I'm always very mindful of anytime anything like that creeps into my head of, "It would be better if you did this."  I end up pushing myself in the opposite direction because I want to stay, quote, true to the streets, unquote, if that makes any sense.

I don't want to feel like I’m a Hollywood sellout by structuring my comics for other mediums.  That's why later on in Walking Dead, you get things like pet tigers.  That was because I was like, "Oh, it'd be cool if this guy had a weird pet."

Then I'd be like, "Well, I don't know.  That's not going to really adapt well in the show." Then I'd be like, "Don't be a sellout, Kirkman. Give them a tiger."  You could even argue that I would have thought a tiger was too outlandish if the show didn't exist, but because I didn't want to feel like I was editing things for the show, I went that extra mile, and crossed that line, and actually put a tiger into the story.  It might actually make things even crazier, because I try to do that.

I could have smaller monsters in Oblivion Song, if I wasn't worried about the idea of trying to cater things for another medium.  That's when I end up with giant, four‑story monsters, and all kinds of insanity that would possibly only ever work to its fullest in comic book form.
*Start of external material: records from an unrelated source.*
$ cat config.mk
export PLATFORM = sky130hd
export DESIGN_NAME = stopwatch_time_counter
export DESIGN_NICKNAME = d
export VERILOG_FILES = /design/src/rtl/stopwatch_time_counter.sv
export SDC_FILE = /design/constraint.sdc
export NUM_CORES = 1
export LEC_CHECK = 0
export CAP_MARGIN = 20
export CORE_UTILIZATION = 56
export CTS_CLUSTER_DIAMETER = 30
export DETAILED_ROUTE_END_ITERATION = 10
export GPL_TIMING_DRIVEN = 0
export MAX_ROUTING_LAYER = met4
export PLACE_DENSITY = 0.75
export REMOVE_ABC_BUFFERS = 1
export SETUP_SLACK_MARGIN = 0.05
export SYNTH_ARGS = -nofsm -noshare
export SYNTH_HDL_FRONTEND = slang
export SYNTH_SLANG_ARGS = --single-unit
$ cat constraint.sdc
create_clock -name clk_100 -period 2.98 [get_ports clk_100]
set_clock_uncertainty 0.2 [all_clocks]
set_input_delay 0.298 -clock clk_100 [delete_from_list [all_inputs] [get_ports clk_100]]
set_output_delay 0.298 -clock clk_100 [all_outputs]
set_load 0.02 [all_outputs]
$ cat src/rtl/stopwatch_time_counter.sv
// Stopwatch time base: 100 Hz prescaler, BCD mm:ss counter, lap-freeze capture and display mux.
// Optional macro STOPWATCH_SATURATE_EN: hold at 59:59 instead of wrapping.
module stopwatch_time_counter #(
  parameter int unsigned TICKS_PER_SEC = 100
) (
  input  logic       clk_100,
  input  logic       rst_n,
  input  logic       count_enable,
  input  logic       lap_enable,
  input  logic [2:0] reset_up,
  output logic [3:0] disp_min_t,
  output logic [3:0] disp_min_o,
  output logic [3:0] disp_sec_t,
  output logic [3:0] disp_sec_o,
  output logic       sec_pulse,
  output logic       rollover
);

  typedef struct packed {
    logic [3:0] min_t;
    logic [3:0] min_o;
    logic [3:0] sec_t;
    logic [3:0] sec_o;
  } bcd_time_t;

  localparam logic [9:0] PRESC_MAX = 10'(TICKS_PER_SEC - 1);
  localparam logic [2:0] CODE_CLEAR = 3'd2;

  logic [9:0] presc_q, presc_d;
  bcd_time_t  live_q, live_d;
  bcd_time_t  lap_q, lap_d;
  logic       lap_active_q, lap_active_d;
  logic       sec_pulse_q, sec_pulse_d;
  logic       rollover_q, rollover_d;
  logic       clear;
  logic       tick;
  logic       at_max;
  logic       advance;
`ifdef STOPWATCH_SATURATE_EN
  logic       sat_q, sat_d;
`endif

  assign clear  = (reset_up == CODE_CLEAR);
  assign tick   = count_enable && (presc_q == PRESC_MAX);
  assign at_max = (live_q.min_t == 4'd5) && (live_q.min_o == 4'd9) &&
                  (live_q.sec_t == 4'd5) && (live_q.sec_o == 4'd9);

  always_comb begin
    presc_d      = presc_q;
    live_d       = live_q;
    lap_d        = lap_q;
    lap_active_d = lap_enable;
`ifdef STOPWATCH_SATURATE_EN
    sat_d        = sat_q;
    advance      = tick && !at_max;
    rollover_d   = tick && at_max && !sat_q;
    if (tick && at_max) sat_d = 1'b1;
`else
    advance      = tick;
    rollover_d   = tick && at_max;
`endif
    sec_pulse_d  = advance;

    if (count_enable) begin
      presc_d = (presc_q == PRESC_MAX) ? 10'd0 : presc_q + 10'd1;
    end

    // Ripple carry through the BCD digits; each digit wraps at its own limit.
    if (advance) begin
      if (live_q.sec_o == 4'd9) begin
        live_d.sec_o = 4'd0;
        if (live_q.sec_t == 4'd5) begin
          live_d.sec_t = 4'd0;
          if (live_q.min_o == 4'd9) begin
            live_d.min_o = 4'd0;
            live_d.min_t = (live_q.min_t == 4'd5) ? 4'd0 : live_q.min_t + 4'd1;
          end else begin
            live_d.min_o = live_q.min_o + 4'd1;
          end
        end else begin
          live_d.sec_t = live_q.sec_t + 4'd1;
        end
      end else begin
        live_d.sec_o = live_q.sec_o + 4'd1;
      end
    end

    // Capture uses the pre-edge live value, so a coincident tick is not seen.
    if (lap_enable && !lap_active_q) begin
      lap_d = live_q;
    end

    if (clear) begin
      presc_d      = 10'd0;
      live_d       = '0;
      lap_d        = '0;
      lap_active_d = 1'b0;
      sec_pulse_d  = 1'b0;
      rollover_d   = 1'b0;
`ifdef STOPWATCH_SATURATE_EN
      sat_d        = 1'b0;
`endif
    end
  end

  always_ff @(posedge clk_100 or negedge rst_n) begin
    if (!rst_n) begin
      presc_q      <= 10'd0;
      live_q       <= '0;
      lap_q        <= '0;
      lap_active_q <= 1'b0;
      sec_pulse_q  <= 1'b0;
      rollover_q   <= 1'b0;
`ifdef STOPWATCH_SATURATE_EN
      sat_q        <= 1'b0;
`endif
    end else begin
      presc_q      <= presc_d;
      live_q       <= live_d;
      lap_q        <= lap_d;
      lap_active_q <= lap_active_d;
      sec_pulse_q  <= sec_pulse_d;
      rollover_q   <= rollover_d;
`ifdef STOPWATCH_SATURATE_EN
      sat_q        <= sat_d;
`endif
    end
  end

  bcd_time_t disp;
  assign disp       = lap_active_q ? lap_q : live_q;
  assign disp_min_t = disp.min_t;
  assign disp_min_o = disp.min_o;
  assign disp_sec_t = disp.sec_t;
  assign disp_sec_o = disp.sec_o;
  assign sec_pulse  = sec_pulse_q;
  assign rollover   = rollover_q;

endmodule
---- Word level (Yosys, flattened, before mapping) ----
Index checks and enable logic that the tools add are counted.
storage, ports and cells
  flip-flop bits (word level) ............. 45
  input bits .............................. 7
  output and inout port bits .............. 18
operators by class
  add/subtract/negate cells ............... 5
  eq/ne operators ......................... 6
  muxes and demuxes ....................... 18
  reduce and logical (&&, ||, !) cells .... 16
operators with widths
  operator                                               count
  2-to-1 mux 16 bit                                      5
  2-to-1 mux 10 bit                                      3
  2-to-1 mux 4 bit                                       5
  adder 4 x 1 -> 4 bit (second input constant)           4
  2-to-1 mux 12 bit                                      1
  nonzero test 2 bit                                     6
  adder 10 x 1 -> 10 bit (second input constant)         1
  equality test 10 x 7 -> 1 bit (second input constant)  1
  equality test 4 x 3 -> 1 bit (second input constant)   2
  equality test 4 bit (second input constant)            2
  2-to-1 mux 8 bit                                       1
  logical AND 1 bit                                      6
  AND reduction 4 bit                                    1
  equality test 3 x 2 -> 1 bit (second input constant)   1
  2-to-1 mux 1 bit                                       3
  AND reduction 3 bit                                    1
  AND reduction 2 bit                                    1
  zero test 1 bit                                        1

---- Logic depth before layout (Yosys ltp) ----
Gate-level depths: netlist of run 1.
  word-level depth ........................ 7
  depth in mapped cells ................... 8
  depth with buffers taken out ............ 6

---- Least setup slack after synthesis of run 1 ----
Ideal clock, no wire load.
  kind .................................... register to register
  from .................................... register presc_q[0]
  to ...................................... register live_q[12] (netlist name)
  arrival ................................. 1.793 ns
  required time ........................... 2.702 ns
  path slack .............................. 0.909 ns
  cell stages (with the launch flop) ...... 7
  buffers on the path ..................... 1
  cell sequence ........................... dfrtp_1 > ha_1 > and4bb_1 > nand4_4 > buf_6 > or4_1 > a21oi_1
on the way
  word-level cells in the longest chain between the ends .. 4
RTL lines
  item                           line  source
  start: declaration             29    logic [9:0] presc_q, presc_d;
  start signal: assignment       118   presc_q <= presc_d;
  equality test 10 x 7 -> 1 bit  44    assign tick = count_enable && (presc_q == PRESC_MAX);
  logical AND 1 bit              44
  nonzero test 2 bit (no line)   n/a
  AND reduction 4 bit (no line)  n/a
  end signal: assignment         119   live_q <= live_d;
  end: declaration               30    bcd_time_t live_q, live_d;
No other way between the ends.
A chain may end at the register's enable or synchronous reset.

---- Worst setup path in the final report of run 1 ----
  from .................................... register lap_active_q
  to ...................................... output port disp_sec_o[0]
on the way
  word-level cells in the longest chain between the ends .. 1
RTL lines
  item                      line  source
  start: declaration        32    logic lap_active_q, lap_active_d;
  start signal: assignment  121   lap_active_q <= lap_active_d;
  2-to-1 mux 16 bit         131   assign disp = lap_active_q ? lap_q : live_q;
  end: declaration          14    output logic [3:0] disp_sec_o,
No other way between the ends.

==> results of run 1 <==
## through the flow
stage | hold WS [ps] | TNS (ps) | util [%]
2_1_floorplan | -198 | 0 | -
3_3_place_gp | 282 | -39180 | 65.0
3_5_place_dp | 40.3 | 0 | 66.1
4_1_cts | 257 | 0 | 69.3
5_1_grt | 276 | 0 | 69.3
6_report | 251 | 0 | 69.3
## final timing paths
path	depth (start not counted)	startpoint	end	slack, ps
max	2	lap_active_q	disp_sec_o[0]	390
min	2	rst_n	presc_q[3]	250
max reg2reg	5	presc_q[0]	live_q[9]	630
min reg2reg	1	lap_q[2]	lap_q[2]	310
max in group asynchronous	3	rst_n	presc_q[1]	1850
min in group clk_100	1	lap_q[2]	lap_q[2]	310
## metal layers
| layer | track usage (%) | share of wire, % | routed length, microns | up-vias |
|---|---|---|---|---|
| met5 | - | 0 | 0 | - |
| met4 | 7.18 | 1.3 | 62 | 0 |
| met3 | 5.14 | 3.4 | 162 | 8 |
| met2 | 36.4 | 46 | 2200 | 36 |
| met1 | 34.1 | 49 | 2320 | 876 |
| li1 | - | - | - | 878 |
## placed cells by master (no fill, tap or decap), drive strengths merged, types with 7 or more instances in the layout
| cell | count |
|---|---|
| a22o | 16 |
| or4 | 8 |
| nor2 | 14 |
| dfrtp | 45 |
| ha | 9 |
| mux2 | 12 |
| a21oi | 15 |
| xor2 | 7 |
| nand2 | 18 |
| clkdlybuf4s50 | 23 |
| o21ai | 14 |
## registers in the layout (all words and copies together) (netlist names)
| register | flops |
|---|---|
| lap_active_q | 1 |
| lap_q | 16 |
| live_q | 16 |
| presc_q | 10 |
| rollover | 1 |
| sec_pulse | 1 |
## repair_timing
action                                 in CTS  in global routing
hold buffers                                1                  0
setup endpoints to repair                   0                  0
endpoints found under the hold margin      15                  0
## critical path: cells and delay by family, from the launching register on
family / cells / cell delay, ps
buffers and inverters: 1 / 530
multiplexers: 1 / 410
flip-flops: 1 / 840
## logic make-up (layout without fill, tap and decap cells)
kind of cell | Yosys count | in the layout | synth area share (%)
AO/OA/AOI/OAI | 53 | 53 | 14.8
flip-flops | 45 | 45 | 47.5
XOR/XNOR | 10 | 10 | 3.69
AND/OR/NAND/NOR | 79 | 79 | 19.8
adder cells (fa/ha/maj) | 9 | 9 | 4.75
multiplexers | 13 | 13 | 6.12
buffers and inverters | 18 | 42 | 3.27
## power by group through the flow
stage	sequential [W]	combinational [W]	clock (W)
6_report	0.000675	0.000116	0.000490
5_1_grt	0.000682	0.000134	0.000522
4_1_cts	0.000675	0.000118	0.000496
3_5_place_dp	0.000685	0.000116	0
3_3_place_gp	0.000685	0.000107	0
2_1_floorplan	0.000675	0.0000707	0
## final cells by class
cell class	count	area [sq um]
sequential	45	1130
inverter	6	22.5
tap	50	62.6
multi-input combinational	164	1170
clock inverter	2	37.5
fill	325	1240
timing repair buffer	28	288
clock buffer	6	82.6
==> impl_metrics.ini, run 1 <==
[outcome]
status = finished clean

[timing]
grt_setup_unrepaired = no
max_freq_mhz = 387
setup_slack_ps = 393
slew_headroom_pct = 46.1
fin_crit_sh_pct = 86.8
slew_viol_final = 0
timing.final.crit_period_ps = 2590
hold_viol = 0
setup_violations = 0
tightest_slew_ps = 805

[worst_setup_path]
slowest_delay_ps = 840
start_kind = flop
critPathArrivalTime_ps = 2090
crit_slowest_cell = dfrtp_1
end_kind = output port
crit_chain = mux2_2 > clkdlybuf4s50_1
critPathMaxFanout = 21
crit_type = reg -> out
cp_data_required_time_ps = 2480

[floorplanning]
die_area_sq_um = 4500
core-area_sq_um = 4030
die_h_microns = 67.1
std_cell_rows = 23
die_x_microns = 67.1
ios = 25
initial_utilization_pct = 58.9

[detailed_routing]
drc = 0
num_vias = 1798
wl_per_cell_microns = 15.8
postRouteAntennaNets = 0
wl_microns = 4750
drt-vias-per-instance = 5.97
initialDrtViolationCount = 129
drtPass1Iterations = 4

[layout]
fin_cells = 301
syn_to_final_growth_pct = 17.7
final_design_area_no_fill_sq_um = 2790
antennaDiodeCount = 0
drive_above_1_share_pct = 11.2
num-nets-final = 266

[power]
ir_drop_uv = 235
p_switching_w = 0.000325
p_leak_nw = 1.23
power.share.sequential_pct = 52.7
p_total_w = 0.00128
comb_power_share_pct = 9.1
p_int_w = 0.000957
netSwitchingFraction_pct = 25.4
clkPwrFrac_pct = 38.2
p_per_area_nw_per_um2 = 459

[flow_run]
maxCapViolCount = 0

[placement]
dp.cells = 292
gp_congestion = 0.886
portBuffers = 24
dpl.hpwl_microns = 3120
place_ws_ps = 292
post_dp_cell_area_sq_um = 2660

[hold_path]
min_path_type = in -> async

[synth]
syn-cell-area_sq_um = 2370
post-synth-top-area-cell = dfrtp_1
synthCells = 227
synth.distinct_cells = 37
synth.avg_cell_area_sq_um = 10.4
synth_commonest_cells = dfrtp_1, nand2_1, a22o_1
synth_edf_count = 0
yosys_register_bits = 45
synth-seq-area-share_pct = 47.5
synth.most_common_cell = dfrtp_1
async_flop_share_pct = 100
yosysWarnings = 0
synth_area_leaders = dfrtp_1, a22o_1, mux2_2
synth_top_area_share_pct = 47.5
synth_flop_cell = dfrtp_1

[clock_tree]
ctsResizeCount = 0
cts_tree = yes
cts.sinks = 45
path_clk_slew_ps = 90
clock_latency_ps = 300
cts.htree.levels = 2
clockRootBuffer = clkbuf_8
cts_buffer_depth = 2
cts_buffers = 5
post-cts-setup-buffer-count = 0

[global_route]
grt_max_degree = 31
overflow = 0
antenna_found_initial = 0
grt_pass1_wl_microns = 7940
grt_pass1_vias = 1642
grt_util_all_layers_pct = 24.7
Power figures use the tool's default switching activity.
==> inputs of run 2 (changes only) <==
Settings changed: SKIP_CTS_REPAIR_TIMING set to 1, SKIP_LAST_GASP set to 1.
==> results of run 2 <==
No change in the layout: final DEF, timing and power equal those of run 1.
You're starting a new arc, which we want to ask about, but before that, we want to ask about how you handle new arcs.  Unlike a lot of publishers and creators, you start a comic series, and just keep going.  You don't do miniseries.  When a new arc starts, it's just a new number in the series.  Can you talk a little bit about why you do it that way?
I feel like that's the preferred method of comics.  A lot of things I do just based on myself as a fan.  That's what I would want.  I don't want to have to track, "Oh, well, this number one came after this other number one."  Then, "Oh, but that other number one came in between those two number ones."  You break the system of following a series, or even collecting, because collecting is an aspect of our business that I don't think is bad.  We are writing stories and crafting narratives that you want people to enjoy, but comic books have that added bonus of also being a collectible.
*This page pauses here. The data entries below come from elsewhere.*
$ cat config.mk
export PLATFORM = sky130hd
export DESIGN_NAME = frame_seq_ctrl
export DESIGN_NICKNAME = d
export VERILOG_FILES = /design/src/rtl/frame_seq_ctrl.sv
export SDC_FILE = /design/constraint.sdc
export NUM_CORES = 1
export LEC_CHECK = 0
export CAP_MARGIN = 30
export CORE_MARGIN = 5
export CORE_UTILIZATION = 53
export CTS_CLUSTER_SIZE = 28
export DETAILED_ROUTE_END_ITERATION = 8
export PLACE_DENSITY = 0.73
export SETUP_SLACK_MARGIN = 0.3
export SLEW_MARGIN = 0
export SYNTH_ARGS = -nofsm -noshare
export SYNTH_HDL_FRONTEND = slang
export SYNTH_SLANG_ARGS = --single-unit
$ cat constraint.sdc
create_clock -name clk -period 2.93 [get_ports clk]
set_clock_uncertainty 0.15 [all_clocks]
set_input_delay 0.879 -clock clk [delete_from_list [all_inputs] [get_ports clk]]
set_output_delay 0.879 -clock clk [all_outputs]
set_load 0.01 [all_outputs]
You want to have somebody that goes, "Oh, I got issue 36. I got issue 89.  I got this whole run.  This is totally something that I love having."  I'm into that myself, as a comic book collector.  I don't want to have those starts and stops in a series.

While I recognize that some publishers think that you get a little bit of extra juice every time you start something over with a new number one, I think if you actually look at the data, it more often than not provides a jumping‑off point.
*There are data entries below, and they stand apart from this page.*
[src/rtl/snes_pad_reader_if.sv]
// Bundle of the pad-side GPIO lines and the mmio-side status words.
// master = the pad reader; slave = the pads/mmio side of the connection.
interface snes_pad_reader_if;
    logic        pad_data1;
    logic        pad_data2;
    logic        pad_latch;
    logic        pad_clk;
    logic [15:0] p1_buttons;
    logic [15:0] p2_buttons;
    logic [15:0] p1_edges;
    logic [15:0] p2_edges;
    logic        edge_clr;
    logic        frame_done;

    modport master (
        input  pad_data1,
        input  pad_data2,
        input  edge_clr,
        output pad_latch,
        output pad_clk,
        output p1_buttons,
        output p2_buttons,
        output p1_edges,
        output p2_edges,
        output frame_done
    );

    modport slave (
        output pad_data1,
        output pad_data2,
        output edge_clr,
        input  pad_latch,
        input  pad_clk,
        input  p1_buttons,
        input  p2_buttons,
        input  p1_edges,
        input  p2_edges,
        input  frame_done
    );
endinterface

[src/rtl/snes_pad_reader.sv]
// Free-running poller for two SNES pads: latch, shift 16 bits per pad, then
// commit debounced active-high button words and sticky newly-pressed edges.
module snes_pad_reader #(
    parameter int unsigned TICK_DIV = 300,
    parameter int unsigned POLL_DIV = 833000
) (
    input  logic               clock,
    input  logic               reset,
    snes_pad_reader_if.master  bus
);

    localparam int unsigned LATCH_LEN = 2 * TICK_DIV;
    localparam int unsigned CNT_MAX   = (POLL_DIV > LATCH_LEN) ? POLL_DIV : LATCH_LEN;
    localparam int unsigned CW        = $clog2(CNT_MAX + 1);

    typedef enum logic [1:0] {
        IDLE,
        LATCH,
        SHIFT,
        DONE
    } state_t;

    state_t          state;
    state_t          state_n;
    logic [CW-1:0]   cnt;
    logic [CW-1:0]   cnt_n;
    logic [3:0]      bit_idx;
    logic [3:0]      bit_idx_n;
    logic            high;
    logic            high_n;
    logic            capture;
    logic            latch_n;
    logic            clk_n;

    logic [1:0]      sync1;
    logic [1:0]      sync2;
    logic [15:0]     raw1;
    logic [15:0]     raw2;
    logic [15:0]     prev1;
    logic [15:0]     prev2;
    logic [15:0]     new1;
    logic [15:0]     new2;
    logic            commit1;
    logic            commit2;

    // State register
    always_ff @(posedge clock) begin
        if (reset) begin
            state   <= IDLE;
            cnt     <= '0;
            bit_idx <= '0;
            high    <= 1'b1;
        end else begin
            state   <= state_n;
            cnt     <= cnt_n;
            bit_idx <= bit_idx_n;
            high    <= high_n;
        end
    end

    // Next-state logic; each state's dwell is measured by cnt counting from 0
    always_comb begin
        state_n   = state;
        cnt_n     = cnt + CW'(1);
        bit_idx_n = bit_idx;
        high_n    = high;
        capture   = 1'b0;
        case (state)
            IDLE: begin
                if (cnt == CW'(POLL_DIV - 1)) begin
                    state_n = LATCH;
                    cnt_n   = '0;
                end
            end
            LATCH: begin
                if (cnt == CW'(LATCH_LEN - 1)) begin
                    state_n   = SHIFT;
                    cnt_n     = '0;
                    bit_idx_n = '0;
                    high_n    = 1'b0;
                end
            end
            SHIFT: begin
                if (cnt == CW'(TICK_DIV - 1)) begin
                    cnt_n = '0;
                    if (!high) begin
                        high_n  = 1'b1;
                        capture = 1'b1;
                    end else if (bit_idx == 4'd15) begin
                        state_n = DONE;
                    end else begin
                        bit_idx_n = bit_idx + 4'd1;
                        high_n    = 1'b0;
                    end
                end
            end
            DONE: begin
                state_n = IDLE;
                cnt_n   = '0;
            end
            default: begin
                state_n = IDLE;
                cnt_n   = '0;
            end
        endcase
    end

    // Pad outputs are decoded from the next state so the registered pins
    // line up with the state they belong to.
    always_comb begin
        latch_n = (state_n == LATCH);
        clk_n   = !((state_n == SHIFT) && !high_n);
    end

    always_ff @(posedge clock) begin
        if (reset) begin
            bus.pad_latch <= 1'b0;
            bus.pad_clk   <= 1'b1;
        end else begin
            bus.pad_latch <= latch_n;
            bus.pad_clk   <= clk_n;
        end
    end

    assign new1    = ~raw1;
    assign new2    = ~raw2;
    assign commit1 = (state == DONE) && (new1 == prev1);
    assign commit2 = (state == DONE) && (new2 == prev2);

    always_ff @(posedge clock) begin
        if (reset) begin
            sync1          <= '1;
            sync2          <= '1;
            raw1           <= '1;
            raw2           <= '1;
            prev1          <= '0;
            prev2          <= '0;
            bus.p1_buttons <= '0;
            bus.p2_buttons <= '0;
            bus.p1_edges   <= '0;
            bus.p2_edges   <= '0;
            bus.frame_done <= 1'b0;
        end else begin
            sync1 <= {sync1[0], bus.pad_data1};
            sync2 <= {sync2[0], bus.pad_data2};

            if (capture) begin
                raw1[bit_idx] <= sync1[1];
                raw2[bit_idx] <= sync2[1];
            end

            if (state == DONE) begin
                prev1 <= new1;
                prev2 <= new2;
            end

            // Clear first, then OR in fresh presses so a colliding clear keeps them
            bus.p1_edges <= (bus.edge_clr ? '0 : bus.p1_edges)
                          | (commit1 ? (new1 & ~bus.p1_buttons) : '0);
            bus.p2_edges <= (bus.edge_clr ? '0 : bus.p2_edges)
                          | (commit2 ? (new2 & ~bus.p2_buttons) : '0);

            if (commit1) bus.p1_buttons <= new1;
            if (commit2) bus.p2_buttons <= new2;

            bus.frame_done <= (state == DONE);
        end
    end

endmodule

[src/flat_wrapper.sv]
// flat-port wrapper written by rule: the top's interface ports become plain ports
module snes_pad_reader_flat 
#(
    parameter int unsigned TICK_DIV = 300,
    parameter int unsigned POLL_DIV = 833000
)
  (clock, reset, bus_pad_data1, bus_pad_data2, bus_edge_clr, bus_pad_latch, bus_pad_clk, bus_p1_buttons, bus_p2_buttons, bus_p1_edges, bus_p2_edges, bus_frame_done);
  snes_pad_reader_if bus_i ();
  input  logic clock;
  input  logic reset;
  input wire logic [$bits(bus_i.pad_data1)-1:0] bus_pad_data1;
  input wire logic [$bits(bus_i.pad_data2)-1:0] bus_pad_data2;
  input wire logic [$bits(bus_i.edge_clr)-1:0] bus_edge_clr;
  output wire logic [$bits(bus_i.pad_latch)-1:0] bus_pad_latch;
  output wire logic [$bits(bus_i.pad_clk)-1:0] bus_pad_clk;
  output wire logic [$bits(bus_i.p1_buttons)-1:0] bus_p1_buttons;
  output wire logic [$bits(bus_i.p2_buttons)-1:0] bus_p2_buttons;
  output wire logic [$bits(bus_i.p1_edges)-1:0] bus_p1_edges;
  output wire logic [$bits(bus_i.p2_edges)-1:0] bus_p2_edges;
  output wire logic [$bits(bus_i.frame_done)-1:0] bus_frame_done;
  assign bus_i.pad_data1 = bus_pad_data1;
  assign bus_i.pad_data2 = bus_pad_data2;
  assign bus_i.edge_clr = bus_edge_clr;
  assign bus_pad_latch = bus_i.pad_latch;
  assign bus_pad_clk = bus_i.pad_clk;
  assign bus_p1_buttons = bus_i.p1_buttons;
  assign bus_p2_buttons = bus_i.p2_buttons;
  assign bus_p1_edges = bus_i.p1_edges;
  assign bus_p2_edges = bus_i.p2_edges;
  assign bus_frame_done = bus_i.frame_done;
  snes_pad_reader #(.TICK_DIV(TICK_DIV), .POLL_DIV(POLL_DIV)) u_core (.clock(clock), .reset(reset), .bus(bus_i));
endmodule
You can watch attrition really kick in as you keep re-starting those books.  Unless it's a massively different and popular creative team that's taking over with the new number one, it's something that I'm very much against.

I think that you want to make following the series as simple as possible.  I very strongly believe that the reason the Walking Dead television show has led to a huge spike in comic book sales is because anyone can go into a bookstore and comic book shop and say, "I want to read Walking Dead.  What do I do?"

They go, "The book with the number one on it.  Find the book with the number one on it, whether that's the hardcover, the compendium, or the trade, and try that.  If you like that, come back and get the one that matches it with the number two on it."

It's that simple.  If you look at any of the DC shows, Marvel movies, Marvel shows, or a lot of the other stuff coming out…  Somebody loves Spider‑Man: Into the Spider‑Verse.  They walk into a bookstore, and they're like, "Hey, I want to buy a Spider‑Man book. Where do I start?"

They're like, "Well, I like the Dan Slott run. Buy his number one," or, "Well, you really want to get this Visionaries book with Michelinie and McFarlane.  That's got a number one."  There's 45 different number ones. It's very unclear where a novice fan would actually begin their journey into comics, which I think is a really bad thing.  It's a disservice we've done to comics as a whole.

Keep things simple.  Volume one, volume two, volume three.  Stick with it. That's the way I prefer to do things.